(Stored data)
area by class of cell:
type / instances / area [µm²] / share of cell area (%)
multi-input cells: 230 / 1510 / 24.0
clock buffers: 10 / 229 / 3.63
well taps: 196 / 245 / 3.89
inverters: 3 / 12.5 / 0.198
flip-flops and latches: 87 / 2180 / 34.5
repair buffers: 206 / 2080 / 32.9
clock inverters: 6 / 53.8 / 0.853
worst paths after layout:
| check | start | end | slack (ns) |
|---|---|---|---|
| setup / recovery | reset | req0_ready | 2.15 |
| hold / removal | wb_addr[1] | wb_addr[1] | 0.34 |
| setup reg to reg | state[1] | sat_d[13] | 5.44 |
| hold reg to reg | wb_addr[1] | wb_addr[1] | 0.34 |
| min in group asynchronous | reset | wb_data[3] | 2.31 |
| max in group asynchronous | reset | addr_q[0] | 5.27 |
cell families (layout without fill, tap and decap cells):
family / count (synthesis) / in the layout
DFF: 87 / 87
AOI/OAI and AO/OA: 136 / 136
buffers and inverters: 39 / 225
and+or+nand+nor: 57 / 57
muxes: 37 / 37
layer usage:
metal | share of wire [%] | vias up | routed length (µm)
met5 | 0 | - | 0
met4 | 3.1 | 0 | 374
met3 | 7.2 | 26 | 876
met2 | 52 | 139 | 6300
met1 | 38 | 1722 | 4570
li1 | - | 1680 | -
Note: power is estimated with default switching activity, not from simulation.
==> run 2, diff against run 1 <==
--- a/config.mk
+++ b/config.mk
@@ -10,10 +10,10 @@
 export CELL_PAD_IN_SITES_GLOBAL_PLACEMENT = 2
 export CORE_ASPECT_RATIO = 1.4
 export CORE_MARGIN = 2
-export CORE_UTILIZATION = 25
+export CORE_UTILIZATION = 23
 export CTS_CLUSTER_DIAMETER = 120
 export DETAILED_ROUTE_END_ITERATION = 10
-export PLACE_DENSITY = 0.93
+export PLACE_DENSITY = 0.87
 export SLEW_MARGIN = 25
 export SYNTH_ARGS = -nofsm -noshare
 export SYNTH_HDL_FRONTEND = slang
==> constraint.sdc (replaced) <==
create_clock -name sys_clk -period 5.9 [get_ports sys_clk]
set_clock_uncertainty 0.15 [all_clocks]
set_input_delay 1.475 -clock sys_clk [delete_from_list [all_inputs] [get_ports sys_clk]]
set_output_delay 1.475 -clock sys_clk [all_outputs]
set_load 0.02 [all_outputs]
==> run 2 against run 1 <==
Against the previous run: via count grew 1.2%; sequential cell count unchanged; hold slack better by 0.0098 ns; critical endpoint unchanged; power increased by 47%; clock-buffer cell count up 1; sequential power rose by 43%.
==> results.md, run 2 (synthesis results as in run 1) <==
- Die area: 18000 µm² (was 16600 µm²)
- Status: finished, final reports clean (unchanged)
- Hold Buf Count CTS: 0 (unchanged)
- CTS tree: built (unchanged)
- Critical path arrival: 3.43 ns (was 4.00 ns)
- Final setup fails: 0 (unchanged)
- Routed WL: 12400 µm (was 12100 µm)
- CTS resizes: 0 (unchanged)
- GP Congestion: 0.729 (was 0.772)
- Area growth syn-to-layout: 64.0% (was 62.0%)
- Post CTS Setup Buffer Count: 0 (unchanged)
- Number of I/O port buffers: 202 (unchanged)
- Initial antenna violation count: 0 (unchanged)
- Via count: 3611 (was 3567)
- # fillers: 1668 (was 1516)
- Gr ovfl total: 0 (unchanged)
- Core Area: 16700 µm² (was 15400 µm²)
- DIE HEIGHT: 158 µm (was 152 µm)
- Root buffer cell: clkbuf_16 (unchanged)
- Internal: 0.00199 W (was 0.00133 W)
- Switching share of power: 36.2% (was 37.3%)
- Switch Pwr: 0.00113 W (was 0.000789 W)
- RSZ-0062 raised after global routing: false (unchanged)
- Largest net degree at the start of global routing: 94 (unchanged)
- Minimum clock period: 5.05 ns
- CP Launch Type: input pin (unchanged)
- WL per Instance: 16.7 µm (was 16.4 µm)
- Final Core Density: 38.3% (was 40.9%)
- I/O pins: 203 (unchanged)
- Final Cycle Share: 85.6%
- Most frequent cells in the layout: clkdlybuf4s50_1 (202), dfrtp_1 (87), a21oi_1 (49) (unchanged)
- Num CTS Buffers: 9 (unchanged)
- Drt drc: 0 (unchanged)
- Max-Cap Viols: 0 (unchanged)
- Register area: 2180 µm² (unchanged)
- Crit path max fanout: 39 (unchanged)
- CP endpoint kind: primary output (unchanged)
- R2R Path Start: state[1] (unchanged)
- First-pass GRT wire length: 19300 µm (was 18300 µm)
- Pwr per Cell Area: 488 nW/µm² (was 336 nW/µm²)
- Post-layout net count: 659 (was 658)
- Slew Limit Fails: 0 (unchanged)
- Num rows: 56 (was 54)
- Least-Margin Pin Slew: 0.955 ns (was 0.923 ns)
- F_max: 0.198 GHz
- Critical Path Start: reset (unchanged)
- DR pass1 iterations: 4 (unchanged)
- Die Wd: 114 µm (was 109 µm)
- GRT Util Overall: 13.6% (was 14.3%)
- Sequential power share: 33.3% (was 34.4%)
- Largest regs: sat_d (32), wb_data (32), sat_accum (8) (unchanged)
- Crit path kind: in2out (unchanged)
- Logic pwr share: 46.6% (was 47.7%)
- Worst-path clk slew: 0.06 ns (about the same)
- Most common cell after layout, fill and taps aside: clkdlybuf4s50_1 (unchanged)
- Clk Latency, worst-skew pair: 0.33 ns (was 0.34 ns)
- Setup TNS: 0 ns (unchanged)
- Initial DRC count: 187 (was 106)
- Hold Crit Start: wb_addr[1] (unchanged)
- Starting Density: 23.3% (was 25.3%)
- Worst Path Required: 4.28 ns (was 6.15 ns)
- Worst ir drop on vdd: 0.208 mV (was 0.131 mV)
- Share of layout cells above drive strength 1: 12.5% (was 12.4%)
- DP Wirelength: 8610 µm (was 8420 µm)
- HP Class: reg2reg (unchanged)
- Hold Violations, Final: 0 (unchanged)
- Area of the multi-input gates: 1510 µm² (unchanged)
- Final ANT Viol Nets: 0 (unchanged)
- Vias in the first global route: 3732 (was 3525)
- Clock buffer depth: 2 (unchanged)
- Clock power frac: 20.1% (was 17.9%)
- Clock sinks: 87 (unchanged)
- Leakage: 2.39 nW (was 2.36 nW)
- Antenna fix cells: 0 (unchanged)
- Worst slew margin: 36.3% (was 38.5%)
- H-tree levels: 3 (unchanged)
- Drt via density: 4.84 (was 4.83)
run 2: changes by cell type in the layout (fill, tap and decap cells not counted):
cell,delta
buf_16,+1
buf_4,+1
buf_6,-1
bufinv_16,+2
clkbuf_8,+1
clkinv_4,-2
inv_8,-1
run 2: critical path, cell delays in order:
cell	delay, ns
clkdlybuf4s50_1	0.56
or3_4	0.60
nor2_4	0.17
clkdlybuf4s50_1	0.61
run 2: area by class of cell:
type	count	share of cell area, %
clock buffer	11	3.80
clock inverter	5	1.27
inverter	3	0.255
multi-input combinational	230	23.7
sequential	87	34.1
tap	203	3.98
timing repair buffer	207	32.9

■ Exercise instructions ■
Would you output, from the records above, exactly the run of lines that starts at the line containing "- Share of layout" and ends at the line containing "- Clock power frac: 20.1% (was 17.9%)", and only that run?

■ Solution to this task ■
- Share of layout cells above drive strength 1: 12.5% (was 12.4%)
- DP Wirelength: 8610 µm (was 8420 µm)
- HP Class: reg2reg (unchanged)
- Hold Violations, Final: 0 (unchanged)
- Area of the multi-input gates: 1510 µm² (unchanged)
- Final ANT Viol Nets: 0 (unchanged)
- Vias in the first global route: 3732 (was 3525)
- Clock buffer depth: 2 (unchanged)
- Clock power frac: 20.1% (was 17.9%)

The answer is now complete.